Exercise prompt
In the records that follow, find each line with the word "sends" and copy it.

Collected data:
### src/tx_link_defines.svh
`ifndef TX_LINK_DEFINES_SVH
`define TX_LINK_DEFINES_SVH
// Operation
// - Each byte-clock rising edge can capture data, special select, force-violation.
// - Load-now low at an edge loads the inputs present at that edge.
// - Load-next low at an edge loads the inputs at the following edge.
// - With neither enable low, the byte time sends the K28.5 comma.
// - Self-test turns the input register into a 511-byte LFSR source.
// - Special select high encodes the byte with the special-code table.
// - Special select low encodes the byte with the data-code table.
// - Force-violation sends a fixed violation symbol instead of the character.
// - Bypass mode sends ten raw bits a..j straight to the shifter.
// - In bypass mode raw bit a leaves first, then letter order.
// - Shifter takes one 10-bit word per byte time, ten bits out.
// - Word transfer timing comes only from the internal bit counter.
// - All three serial outputs carry the same shifter stream.
// - Optical-off forces the first and second outputs to zero.
// - The loopback output ignores optical-off and keeps streaming.
// - Optical-off acts within bit times, not aligned to characters.
// - Active-low byte-rate read pulse from the bit counter, fixed width.

// ----------------------------------------------------------------------
// Register map
// ----------------------------------------------------------------------
`define CTRL_ADDR            8'h00
`define STATUS_ADDR          8'h04
`define CTRL_BYPASS_BIT      0
`define CTRL_OPT_OFF_BIT     1
`define CTRL_SELF_TEST_N_BIT 2
`define CTRL_RESET           3'h4
`define STATUS_RD_BIT        0
`define STATUS_FILLED_BIT    1
`define STATUS_LFSR_LSB      2
`define RESP_OKAY            2'h0
`define RESP_SLVERR          2'h2

// ----------------------------------------------------------------------
// Timing and codes
// ----------------------------------------------------------------------
`define BIT_LAST             4'h9
`define RP_LOW_BITS          4'h5
`define K28_5_BYTE           8'hbc
`define K28_5_RDN            10'h0fa
`define VIOL_RDN             10'h278
`define LFSR_SEED            9'h1ff
`endif

### src/tx_link_pkg.sv
package tx_link_pkg;
  // One character held by the input register.
  typedef struct packed {
    logic [7:0] data;
    logic       special;
    logic       violation;
  } char_t;

  // Whether a load-next request is waiting for the next edge.
  typedef enum logic {LOAD_IDLE, LOAD_NEXT} load_state_t;
endpackage

### src/serial_link_transmit_encoder.sv
`timescale 1ns/1ps
`include "tx_link_defines.svh"
module serial_link_transmit_encoder (
  // Clock and reset
  input  wire logic        clk,
  input  wire logic        reset,
  // AXI4-Lite register port
  input  wire logic [7:0]  awaddr,
  input  wire logic        awvalid,
  output logic             awready,
  input  wire logic [31:0] wdata,
  input  wire logic [3:0]  wstrb,
  input  wire logic        wvalid,
  output logic             wready,
  output logic [1:0]       bresp,
  output logic             bvalid,
  input  wire logic        bready,
  input  wire logic [7:0]  araddr,
  input  wire logic        arvalid,
  output logic             arready,
  output logic [31:0]      rdata,
  output logic [1:0]       rresp,
  output logic             rvalid,
  input  wire logic        rready,
  // Host-side parallel pins
  input  wire logic        byte_clock_in,
  input  wire logic        load_now_n,
  input  wire logic        load_next_n,
  input  wire logic [7:0]  byte_in,
  input  wire logic        special_char_select,
  input  wire logic        force_violation,
  input  wire logic [9:0]  raw_symbol_in,
  // Serial outputs and FIFO read strobe
  output logic             serial_out_first,
  output logic             serial_out_second,
  output logic             serial_out_loopback,
  output logic             fifo_read_pulse_n
);
  import tx_link_pkg::*;

  // ----------------------------------------------------------------------
  // Pin synchronisers
  // ----------------------------------------------------------------------
  logic [22:0] pin_raw;
  logic [22:0] meta_q;
  logic [22:0] sync_q;
  logic        ckw_s;
  logic        now_n_s;
  logic        next_n_s;
  char_t       pin_char;
  logic [9:0]  raw_s;

  assign pin_raw = {byte_clock_in, load_now_n, load_next_n,
                    byte_in, special_char_select, force_violation,
                    raw_symbol_in};

  // All pins take the same two stages, so a byte stays coherent.
  always_ff @(posedge clk) begin
    meta_q <= pin_raw;
    sync_q <= meta_q;
  end

  assign ckw_s    = sync_q[22];
  assign now_n_s  = sync_q[21];
  assign next_n_s = sync_q[20];
  assign pin_char = sync_q[19:10];
  assign raw_s    = sync_q[9:0];

  // ----------------------------------------------------------------------
  // Input register and self-test generator
  // ----------------------------------------------------------------------
  logic        ckw_prev_q;
  logic        ckw_rise;
  load_state_t load_state_q, load_state_d;
  char_t       hold_q, hold_d;
  logic [9:0]  raw_q, raw_d;
  logic        filled_q, filled_d;
  logic [8:0]  lfsr_q, lfsr_d;
  logic        bypass_q, bypass_d;
  logic        off_q, off_d;
  logic        self_test_n_q, self_test_n_d;
  logic        byte_tick;

  assign ckw_rise = ckw_s & ~ckw_prev_q;

  // A load after the transfer clear wins, so no byte is dropped.
  always_comb begin
    load_state_d = load_state_q;
    hold_d       = hold_q;
    raw_d        = raw_q;
    filled_d     = filled_q;
    lfsr_d       = self_test_n_q ? `LFSR_SEED : lfsr_q;
    if (byte_tick) begin
      filled_d = 1'b0;
    end
    if (ckw_rise) begin
      if (!self_test_n_q) begin
        lfsr_d   = {lfsr_q[7:0], lfsr_q[8] ^ lfsr_q[4]};
        hold_d   = '{data: lfsr_q[7:0], special: lfsr_q[8],
                     violation: lfsr_q == `LFSR_SEED};
        filled_d = 1'b1;
      end else if (!now_n_s || load_state_q == LOAD_NEXT) begin
        hold_d   = pin_char;
        raw_d    = raw_s;
        filled_d = 1'b1;
      end else begin
        filled_d = 1'b0;
      end
      load_state_d = next_n_s ? LOAD_IDLE : LOAD_NEXT;
    end
  end

  always_ff @(posedge clk) begin
    if (reset) begin
      ckw_prev_q   <= 1'b0;
      load_state_q <= LOAD_IDLE;
      hold_q       <= '0;
      raw_q        <= 10'h000;
      filled_q     <= 1'b0;
      lfsr_q       <= `LFSR_SEED;
    end else begin
      ckw_prev_q   <= ckw_s;
      load_state_q <= load_state_d;
      hold_q       <= hold_d;
      raw_q        <= raw_d;
      filled_q     <= filled_d;
      lfsr_q       <= lfsr_d;
    end
  end

  // ----------------------------------------------------------------------
  // Encoder, shifter and outputs
  // ----------------------------------------------------------------------
  logic [3:0]  bit_cnt_q, bit_cnt_d;
  logic [9:0]  shift_q, shift_d;
  logic        rd_q, rd_d;
  char_t       enc_in;
  logic [9:0]  enc_sym;
  logic        enc_rd;
  logic        out_a_d, out_b_d, out_c_d, rp_n_d;

  assign byte_tick = (bit_cnt_q == `BIT_LAST);
  assign enc_in    = filled_q ? hold_q :
                     '{data: `K28_5_BYTE, special: 1'b1, violation: 1'b0};

  symbol_encoder u_encoder (
    .ch     (enc_in),
    .rd_in  (rd_q),
    .symbol (enc_sym),
    .rd_out (enc_rd)
  );

  // Bit a sits in bit 9 and leaves first; the word reloads on bit nine.
  always_comb begin
    bit_cnt_d = byte_tick ? 4'h0 : 4'(bit_cnt_q + 4'h1);
    shift_d   = {shift_q[8:0], 1'b0};
    rd_d      = rd_q;
    if (byte_tick) begin
      if (bypass_q) begin
        shift_d = filled_q ? raw_q : `K28_5_RDN;
      end else begin
        shift_d = enc_sym;
        rd_d    = enc_rd;
      end
    end
    out_a_d = shift_q[9] & ~off_q;
    out_b_d = shift_q[9] & ~off_q;
    out_c_d = shift_q[9];
    rp_n_d  = (bit_cnt_d >= `RP_LOW_BITS);
  end

  always_ff @(posedge clk) begin
    if (reset) begin
      bit_cnt_q           <= 4'h0;
      shift_q             <= 10'h000;
      rd_q                <= 1'b0;
      serial_out_first    <= 1'b0;
      serial_out_second   <= 1'b0;
      serial_out_loopback <= 1'b0;
      fifo_read_pulse_n   <= 1'b1;
    end else begin
      bit_cnt_q           <= bit_cnt_d;
      shift_q             <= shift_d;
      rd_q                <= rd_d;
      serial_out_first    <= out_a_d;
      serial_out_second   <= out_b_d;
      serial_out_loopback <= out_c_d;
      fifo_read_pulse_n   <= rp_n_d;
    end
  end

  // ----------------------------------------------------------------------
  // AXI4-Lite slave
  // ----------------------------------------------------------------------
  logic        aw_have_q, aw_have_d, w_have_q, w_have_d;
  logic [7:0]  aw_addr_q, aw_addr_d;
  logic [2:0]  w_bits_q, w_bits_d;
  logic        w_lane0_q, w_lane0_d;
  logic        bvalid_d, rvalid_d;
  logic [1:0]  bresp_d, rresp_d;
  logic [31:0] rdata_d;
  logic        wr_fire;

  // Address and data are parked separately, so either may come first.
  assign wr_fire = aw_have_q & w_have_q & ~bvalid;

  always_comb begin
    aw_have_d     = aw_have_q;
    aw_addr_d     = aw_addr_q;
    w_have_d      = w_have_q;
    w_bits_d      = w_bits_q;
    w_lane0_d     = w_lane0_q;
    bvalid_d      = bvalid & ~bready;
    bresp_d       = bresp;
    rvalid_d      = rvalid & ~rready;
    rresp_d       = rresp;
    rdata_d       = rdata;
    bypass_d      = bypass_q;
    off_d         = off_q;
    self_test_n_d = self_test_n_q;
    if (awvalid && awready) begin
      aw_have_d = 1'b1;
      aw_addr_d = awaddr;
    end
    if (wvalid && wready) begin
      w_have_d  = 1'b1;
      w_bits_d  = wdata[2:0];
      w_lane0_d = wstrb[0];
    end
    if (wr_fire) begin
      aw_have_d = 1'b0;
      w_have_d  = 1'b0;
      bvalid_d  = 1'b1;
      bresp_d   = `RESP_SLVERR;
      if (aw_addr_q == `CTRL_ADDR) begin
        bresp_d = `RESP_OKAY;
        if (w_lane0_q) begin
          bypass_d      = w_bits_q[`CTRL_BYPASS_BIT];
          off_d         = w_bits_q[`CTRL_OPT_OFF_BIT];
          self_test_n_d = w_bits_q[`CTRL_SELF_TEST_N_BIT];
        end
      end
    end
    if (arvalid && arready) begin
      rvalid_d = 1'b1;
      rresp_d  = `RESP_OKAY;
      rdata_d  = 32'h0000_0000;
      if (araddr == `CTRL_ADDR) begin
        rdata_d[`CTRL_BYPASS_BIT]      = bypass_q;
        rdata_d[`CTRL_OPT_OFF_BIT]     = off_q;
        rdata_d[`CTRL_SELF_TEST_N_BIT] = self_test_n_q;
      end else if (araddr == `STATUS_ADDR) begin
        rdata_d[`STATUS_RD_BIT]     = rd_q;
        rdata_d[`STATUS_FILLED_BIT] = filled_q;
        rdata_d[`STATUS_LFSR_LSB +: 9] = lfsr_q;
      end else begin
        rresp_d = `RESP_SLVERR;
      end
    end
  end

  always_ff @(posedge clk) begin
    if (reset) begin
      aw_have_q     <= 1'b0;
      aw_addr_q     <= 8'h00;
      w_have_q      <= 1'b0;
      w_bits_q      <= 3'h0;
      w_lane0_q     <= 1'b0;
      awready       <= 1'b0;
      wready        <= 1'b0;
      arready       <= 1'b0;
      bvalid        <= 1'b0;
      bresp         <= `RESP_OKAY;
      rvalid        <= 1'b0;
      rresp         <= `RESP_OKAY;
      rdata         <= 32'h0000_0000;
      {self_test_n_q, off_q, bypass_q} <= `CTRL_RESET;
    end else begin
      aw_have_q     <= aw_have_d;
      aw_addr_q     <= aw_addr_d;
      w_have_q      <= w_have_d;
      w_bits_q      <= w_bits_d;
      w_lane0_q     <= w_lane0_d;
      awready       <= ~aw_have_d;
      wready        <= ~w_have_d;
      arready       <= ~rvalid_d;
      bvalid        <= bvalid_d;
      bresp         <= bresp_d;
      rvalid        <= rvalid_d;
      rresp         <= rresp_d;
      rdata         <= rdata_d;
      bypass_q      <= bypass_d;
      off_q         <= off_d;
      self_test_n_q <= self_test_n_d;
    end
  end
endmodule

Task solution
// - With neither enable low, the byte time sends the K28.5 comma.
// - Force-violation sends a fixed violation symbol instead of the character.
// - Bypass mode sends ten raw bits a..j straight to the shifter.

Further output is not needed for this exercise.